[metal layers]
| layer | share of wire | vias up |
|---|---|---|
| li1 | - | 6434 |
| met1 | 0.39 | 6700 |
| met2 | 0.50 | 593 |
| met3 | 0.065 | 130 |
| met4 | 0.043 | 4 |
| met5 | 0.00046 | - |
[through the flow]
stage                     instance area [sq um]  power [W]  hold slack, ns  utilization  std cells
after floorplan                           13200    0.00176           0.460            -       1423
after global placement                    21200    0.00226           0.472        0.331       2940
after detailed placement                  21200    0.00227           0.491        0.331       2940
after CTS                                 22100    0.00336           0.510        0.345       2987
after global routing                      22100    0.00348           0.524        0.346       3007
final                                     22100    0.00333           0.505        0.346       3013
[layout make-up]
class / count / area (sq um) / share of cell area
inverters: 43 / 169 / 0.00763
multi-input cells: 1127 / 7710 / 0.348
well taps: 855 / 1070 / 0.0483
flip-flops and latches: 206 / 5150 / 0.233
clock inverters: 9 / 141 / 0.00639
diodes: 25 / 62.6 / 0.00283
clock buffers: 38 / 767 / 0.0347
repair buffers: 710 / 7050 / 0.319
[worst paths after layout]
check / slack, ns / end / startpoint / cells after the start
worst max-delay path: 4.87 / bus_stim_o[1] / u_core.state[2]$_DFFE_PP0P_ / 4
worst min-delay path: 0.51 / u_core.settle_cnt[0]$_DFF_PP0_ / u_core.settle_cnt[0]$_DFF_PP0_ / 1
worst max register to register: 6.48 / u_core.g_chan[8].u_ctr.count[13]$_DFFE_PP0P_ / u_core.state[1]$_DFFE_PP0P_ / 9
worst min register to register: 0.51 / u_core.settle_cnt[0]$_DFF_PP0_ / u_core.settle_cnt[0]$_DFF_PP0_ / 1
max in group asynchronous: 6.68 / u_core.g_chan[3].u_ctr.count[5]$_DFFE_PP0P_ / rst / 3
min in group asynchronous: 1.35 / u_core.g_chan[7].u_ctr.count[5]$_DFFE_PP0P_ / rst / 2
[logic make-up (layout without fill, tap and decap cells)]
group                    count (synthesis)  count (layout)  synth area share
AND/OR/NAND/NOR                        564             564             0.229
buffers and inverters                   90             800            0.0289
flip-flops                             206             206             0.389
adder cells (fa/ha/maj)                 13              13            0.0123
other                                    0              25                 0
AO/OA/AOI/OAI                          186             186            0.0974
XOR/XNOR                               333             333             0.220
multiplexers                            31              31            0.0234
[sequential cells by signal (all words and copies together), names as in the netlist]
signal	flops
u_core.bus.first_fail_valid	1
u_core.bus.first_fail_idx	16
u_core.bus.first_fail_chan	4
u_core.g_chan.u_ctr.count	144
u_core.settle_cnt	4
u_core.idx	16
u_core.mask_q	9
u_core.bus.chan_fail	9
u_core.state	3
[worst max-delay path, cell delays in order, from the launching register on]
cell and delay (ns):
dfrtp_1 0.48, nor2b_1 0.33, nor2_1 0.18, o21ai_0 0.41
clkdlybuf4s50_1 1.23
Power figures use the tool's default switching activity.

*EXERCISE PROMPT:* What are the lines from the one with "[sequential cells by" through the end of the records above? Set them down exactly, both ends included, and nothing else.

*OUTPUT OF THE EXERCISE:*
[sequential cells by signal (all words and copies together), names as in the netlist]
signal	flops
u_core.bus.first_fail_valid	1
u_core.bus.first_fail_idx	16
u_core.bus.first_fail_chan	4
u_core.g_chan.u_ctr.count	144
u_core.settle_cnt	4
u_core.idx	16
u_core.mask_q	9
u_core.bus.chan_fail	9
u_core.state	3
[worst max-delay path, cell delays in order, from the launching register on]
cell and delay (ns):
dfrtp_1 0.48, nor2b_1 0.33, nor2_1 0.18, o21ai_0 0.41
clkdlybuf4s50_1 1.23
Power figures use the tool's default switching activity.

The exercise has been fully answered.